== DATA FOR REVIEW ==

==> amber: inputs <==
==> flow/design.v <==
`timescale 1ns / 1ps
module Module_of_number
#(   
    parameter W_IN = 26,
    parameter W_OUT = 27
) (
    input  wire [W_IN -1:0 ] Input_a,
    input  wire [W_IN -1:0 ] Input_b,
    output wire [W_OUT-1:0 ] Output
);
wire  sign_a ;
wire  sign_b ;    
reg   [W_IN-1:0] module_a; 
reg   [W_IN-1:0] module_b;
assign  sign_a = Input_a[W_IN-1];
assign  sign_b = Input_b[W_IN-1];
always @* begin : async_proc
    case (sign_a)
        1'b0 : module_a =  Input_a;
        1'b1 : module_a = -Input_a;
    endcase
    case (sign_b)
        1'b0 : module_b =  Input_b;
        1'b1 : module_b = -Input_b;
    endcase
end
assign Output  = module_a + module_b;
endmodule
`timescale 1ns / 1ps
module EMA_Module
#(   
    parameter BWIDTH = 13,
    parameter DWIDTH = 27,
    parameter OUTWIDTH = 48   
) (
    input  wire clk,
    input  wire rst,
    input  wire [BWIDTH-1:0     ] Filter_Coefficient,
    input  wire [DWIDTH-1:0     ] Port_Data,
    input  wire                   Valid,
    output wire                   Valid_out_ema,
    output wire [OUTWIDTH-1:0   ] Filter_Out
);
reg        [DWIDTH-1:0]   Data;
reg        [BWIDTH-1:0]   Coeff_2;
reg        [BWIDTH-1:0]   Coeff_1;
reg signed [DWIDTH-1:0]   Pread; 
reg signed [OUTWIDTH-1:0] accum;
reg signed [OUTWIDTH-1:0] c;
reg Valid_1,Valid_2,Valid_3;
wire signed [DWIDTH+6:0] accum_shift ;
wire signed [DWIDTH-1:0] accum_raunding ;
assign accum_shift    = accum[OUTWIDTH-1:14   ];  
assign accum_raunding = accum_shift[DWIDTH-1:0];  
always @(posedge clk) begin
  if (rst) begin
    Data    <= 0;
    Coeff_1 <= 0;
    Coeff_2 <= 0;
    Pread   <= 0;
    accum   <= 0;
    c       <= 0;
    Valid_1 <= 1'b0;
    Valid_2 <= 1'b0;
    Valid_3 <= 1'b0;
  end else begin
    Valid_1 <= Valid;
    if (Valid) begin
        Data    <= Port_Data;
    end
    Coeff_1 <= Filter_Coefficient;
    Valid_2 <= Valid_1;
    Pread   <= $signed({1'b0,Data})  - accum_raunding;  
    Coeff_2 <= Coeff_1;
    if (Valid_2) begin
        accum   <= $signed({{5{1'b0}},Coeff_2}) * Pread + c;
        Valid_3 <= Valid_2;
    end
    if (Valid_3) begin
        c     <= accum;
    end
  end
end
assign Filter_Out = accum;
assign Valid_out_ema  = Valid_2;
endmodule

== WORK REQUIRED ==
Lines from the first one above through the line containing "reg Valid_1,Valid_2,Valid_3;" are to be retyped exactly, both included, and nothing more.

== RESULT ==
==> amber: inputs <==
==> flow/design.v <==
`timescale 1ns / 1ps
module Module_of_number
#(   
    parameter W_IN = 26,
    parameter W_OUT = 27
) (
    input  wire [W_IN -1:0 ] Input_a,
    input  wire [W_IN -1:0 ] Input_b,
    output wire [W_OUT-1:0 ] Output
);
wire  sign_a ;
wire  sign_b ;    
reg   [W_IN-1:0] module_a; 
reg   [W_IN-1:0] module_b;
assign  sign_a = Input_a[W_IN-1];
assign  sign_b = Input_b[W_IN-1];
always @* begin : async_proc
    case (sign_a)
        1'b0 : module_a =  Input_a;
        1'b1 : module_a = -Input_a;
    endcase
    case (sign_b)
        1'b0 : module_b =  Input_b;
        1'b1 : module_b = -Input_b;
    endcase
end
assign Output  = module_a + module_b;
endmodule
`timescale 1ns / 1ps
module EMA_Module
#(   
    parameter BWIDTH = 13,
    parameter DWIDTH = 27,
    parameter OUTWIDTH = 48   
) (
    input  wire clk,
    input  wire rst,
    input  wire [BWIDTH-1:0     ] Filter_Coefficient,
    input  wire [DWIDTH-1:0     ] Port_Data,
    input  wire                   Valid,
    output wire                   Valid_out_ema,
    output wire [OUTWIDTH-1:0   ] Filter_Out
);
reg        [DWIDTH-1:0]   Data;
reg        [BWIDTH-1:0]   Coeff_2;
reg        [BWIDTH-1:0]   Coeff_1;
reg signed [DWIDTH-1:0]   Pread; 
reg signed [OUTWIDTH-1:0] accum;
reg signed [OUTWIDTH-1:0] c;
reg Valid_1,Valid_2,Valid_3;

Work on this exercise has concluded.